Emergency’s happen. They are a part of life and are often times unavoidable. How you handle your finances can be the difference between an emergency being categorized as a situation, basically something that just happened or an all-out crisis. A recent survey by Bankrate showed that Americans aren’t saving money. Most Americans (63%) may not have enough money in savings to cover an unexpected $500 car repair or a $1,000 hospital emergency room visit. Emergency Funds are an essential part of any financial plan. They are basically a readily available supply of money that can be used to handle life happening. Think of it as a security blanket, or like the spare tire you keep in your trunk. It’s there for you when you need it. I recently had a Broke on Purpose client who received an unexpected medical bill that was due within two weeks of receipt. Instead of letting that medical bill derail her plan she bossed up and took control of the situation. She told herself “I have a plan, and I have resources.” and turned that would be emergency into a situation instead of letting it become a crisis. Think about all the times in your life where an emergency fund would have come in handy. Now ask yourself if an emergency were to arise today would I be able to handle it?
How Much Should be in an Emergency Fund?
The amount that you should keep in your emergency fund is going to vary from person to person. I often tell people that if they’re actively working to pay off debt the emergency fund should range from $500-$1000. Since we are homeowners my husband and I have set our emergency fund at $2000. I usually tell people to base their emergency fund on the type of responsibilities they have as everyone’s situation is going to be different. While $500 is a great emergency fund for someone who is in high school or in college If you’re a working adult with responsibilities your emergency fund should be at a minimum of $1000.
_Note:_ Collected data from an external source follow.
### src/rtl/core/rrpd_core.sv
module rrpd_core #(
	parameter int unsigned RING_BYTES = 9708
) (
	input  logic                         clk,
	input  logic                         arst_n,
	input  logic                         cfg_we,
	input  logic [rrpd_pkg::LEN_W-1:0]   cfg_data,
	input  logic                         in_fire,
	input  logic [rrpd_pkg::BYTE_W-1:0]  in_byte,
	output logic                         res_valid,
	output rrpd_pkg::result_t            res
);
	import rrpd_pkg::*;

	localparam int unsigned OFS_W = $clog2(RING_BYTES);
	localparam logic [OFS_W-1:0] OFS_LAST = OFS_W'(RING_BYTES - 1);

	typedef enum logic [1:0] {
		PH_HEADER,
		PH_PAYLOAD,
		PH_CRC,
		PH_PAD
	} phase_t;

	phase_t            phase_q, phase_d;
	logic [23:0]       hdr_q, hdr_d;
	logic [CNT_W-1:0]  cnt_q, cnt_d;
	logic [LEN_W-1:0]  total_q, total_d;
	logic [OFS_W-1:0]  ofs_q, ofs_nxt;
	logic              stuck_q, stuck_d;
	logic [1:0]        start_low_q, start_low_d;
	logic [1:0]        pad_q, pad_d;
	logic [LEN_W-1:0]  max_frame_q;

	logic [WORD_W-1:0] status_w, total_w;
	logic [LEN_W:0]    limit_w;
	logic              hdr_bad;
	logic [LEN_W-1:0]  pay_len;
	logic [WORD_W-1:0] capr_w;
	logic [1:0]        pad_new;

	assign ofs_nxt  = (ofs_q == OFS_LAST) ? '0 : ofs_q + 1'b1;
	assign status_w = hdr_q[15:0];
	assign total_w  = {in_byte, hdr_q[23:16]};
	assign limit_w  = {1'b0, max_frame_q} + (LEN_W+1)'(CRC_LEN);
	assign hdr_bad  = !status_w[0] || (total_w < WORD_W'(CRC_LEN))
		|| (total_w > WORD_W'(limit_w));
	assign pay_len  = total_q - LEN_W'(CRC_LEN);
	assign capr_w   = WORD_W'(ofs_nxt) - WORD_W'(CAPR_OFS);
	assign pad_new  = 2'd0 - (start_low_q + total_w[1:0]);

	always_comb begin
		phase_d     = phase_q;
		hdr_d       = hdr_q;
		cnt_d       = cnt_q;
		total_d     = total_q;
		stuck_d     = stuck_q;
		start_low_d = start_low_q;
		pad_d       = pad_q;
		res_valid   = 1'b0;
		res         = '0;
		if (in_fire && !stuck_q) begin
			case (phase_q)
				PH_HEADER: begin
					cnt_d = cnt_q + 1'b1;
					case (cnt_q[1:0])
						2'd0: begin
							hdr_d[7:0]  = in_byte;
							start_low_d = ofs_q[1:0];
						end
						2'd1: hdr_d[15:8]  = in_byte;
						2'd2: hdr_d[23:16] = in_byte;
						default: begin
							cnt_d = '0;
							if (hdr_bad) begin
								stuck_d           = 1'b1;
								res_valid         = 1'b1;
								res.result_kind   = KIND_HDR_ERR;
								res.header_status = status_w;
								res.header_total  = total_w;
							end else begin
								total_d = total_w[LEN_W-1:0];
								pad_d   = pad_new;
								phase_d = (total_w == WORD_W'(CRC_LEN)) ? PH_CRC : PH_PAYLOAD;
							end
						end
					endcase
				end
				PH_PAYLOAD: begin
					cnt_d            = cnt_q + 1'b1;
					res_valid        = 1'b1;
					res.result_kind  = KIND_PAYLOAD;
					res.payload_byte = in_byte;
					if (cnt_d >= CNT_W'(pay_len)) begin
						cnt_d   = '0;
						phase_d = PH_CRC;
					end
				end
				PH_CRC: begin
					cnt_d = cnt_q + 1'b1;
					if (cnt_q == CNT_W'(CRC_LEN - 1)) begin
						cnt_d = '0;
						if (pad_q == 2'd0) begin
							res_valid          = 1'b1;
							res.result_kind    = KIND_DONE;
							res.payload_length = pay_len;
							res.capr_value     = capr_w;
							phase_d            = PH_HEADER;
						end else begin
							phase_d = PH_PAD;
						end
					end
				end
				default: begin
					if (pad_q != 2'd0) begin
						pad_d = pad_q - 1'b1;
					end
					if (pad_d == 2'd0) begin
						res_valid          = 1'b1;
						res.result_kind    = KIND_DONE;
						res.payload_length = pay_len;
						res.capr_value     = capr_w;
						phase_d            = PH_HEADER;
						cnt_d              = '0;
					end
				end
			endcase
		end
	end

	always_ff @(posedge clk or negedge arst_n) begin
		if (!arst_n) begin
			phase_q     <= PH_HEADER;
			hdr_q       <= '0;
			cnt_q       <= '0;
			total_q     <= '0;
			ofs_q       <= '0;
			stuck_q     <= 1'b0;
			start_low_q <= '0;
			pad_q       <= '0;
			max_frame_q <= MAX_FRAME_RST;
		end else begin
			if (cfg_we) begin
				max_frame_q <= cfg_data;
			end
			phase_q     <= phase_d;
			hdr_q       <= hdr_d;
			cnt_q       <= cnt_d;
			total_q     <= total_d;
			stuck_q     <= stuck_d;
			start_low_q <= start_low_d;
			pad_q       <= pad_d;
			if (in_fire && !stuck_q) begin
				ofs_q <= ofs_nxt;
			end
		end
	end

endmodule
===== config.mk =====
export PLATFORM = sky130hd
export DESIGN_NAME = msdc_front
export DESIGN_NICKNAME = d
export VERILOG_FILES = /design/src/design/msdc_pkg.sv /design/src/design/msdc_front.sv
export SDC_FILE = /design/constraint.sdc
export NUM_CORES = 1
export LEC_CHECK = 0
export BUFFER_PORTS_ARGS = -buffer_cell sky130_fd_sc_hd__buf_2
export CAP_MARGIN = 15
export CELL_PAD_IN_SITES_DETAIL_PLACEMENT = 1
export CELL_PAD_IN_SITES_GLOBAL_PLACEMENT = 1
export CORE_MARGIN = 5
export CORE_UTILIZATION = 44
export CTS_CLUSTER_DIAMETER = 30
export DETAILED_ROUTE_END_ITERATION = 8
export PLACE_DENSITY = 0.81
export SLEW_MARGIN = 10
export SYNTH_ARGS = -nofsm -noshare
export SYNTH_HDL_FRONTEND = slang
export SYNTH_SLANG_ARGS = --single-unit

===== constraint.sdc =====
create_clock -name clk_i -period 4.3 [get_ports clk_i]
set_input_delay 0.86 -clock clk_i [delete_from_list [all_inputs] [get_ports clk_i]]
set_output_delay 0.86 -clock clk_i [all_outputs]
set_load 0.02 [all_outputs]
When Should an Emergency Fund Be Used?
Emergency Funds should be used only in an emergency. If you’re wondering what constitutes an emergency ask yourself the following:
Can I live without it or is it a necessity? When faced when an unexpected emergency take time out to think the situation through before reacting. If you’re dealing with unexpected car repairs that will keep you from getting back and forth to work then you would consider the situation an emergency and thus use the money in your emergency fund to cover the bill. While some would beg to differ your TV going out would not fall into this category.
Is it unexpected? You may think this question is silly but you’d be surprised at how many times people view expected bills as an emergency. Do not use your emergency fund to cover items that you can budget for. If your car insurance is due every 6 months work the monthly payments into your budget and set it aside. Buying concert tickets for your favorite artist that randomly decided to go on tour does not constitute the proper use of your emergency fund. The impromptu tour may be unexpected and you may feel the need to reach into your emergency fund to treat yourself but go back to the first question. Can you live without it and is it a necessity?
Where Should I Keep my Emergency Fund?
Emergency funds should be readily available. Since most emergency funds are $1000 you can choose to keep the cash on hand hidden in a safe place or open up a separate savings account. If you’re worried about being unable to resist using the money for a non-emergency situation you can also use an online bank like Capital One 360. Keep in mind with most online banks it takes 2-3 days to transfer the money over. I would not suggest investing your emergency fund or putting it in something like a CD as again you want the money to be there when you need it.
How Can I Save Up For an Emergency Fund while Paying Down Debt?
If the situation allows I suggest saving up for an Emergency Fund before starting any debt repayment program. The faster you get the money saved the quicker you can start attacking your debt. You can save up money for your emergency fund by combing through your budget and looking for ways to cut back on some expenses. Foregoing those daily trips to the coffee shop even if it’s for a plain cup of Joe can save you $40 a month.
Sell Your Old Stuff- you’d be surprised at how much you could make by selling gently used items in your home that you no longer need. If you don’t want to hold a physical yard sale there are plenty of online sites that will allow you to post your goods for sale. I’ve made over $1900 selling gently used clothing and accessories on the Online Consignment store called PoshMark.
Get a side job- Picking up a part time job, even on the weekends can go far to saving up for your emergency fund and even paying off debt. Many people stick their noses up at the thought of a part-time job but remember it’s only a temporary thing until you meet your goals.
Once you’ve saved up the minimum amount you’ve decided that you need in your emergency fund you can either choose to stop funding it completely and use the extra money to pay off debt, or you could choose to keep saving a smaller amount each month while tackling debt. Whatever you choose you’ll have peace of mind knowing that if an unexpected situation arises you have the financial means to handle it.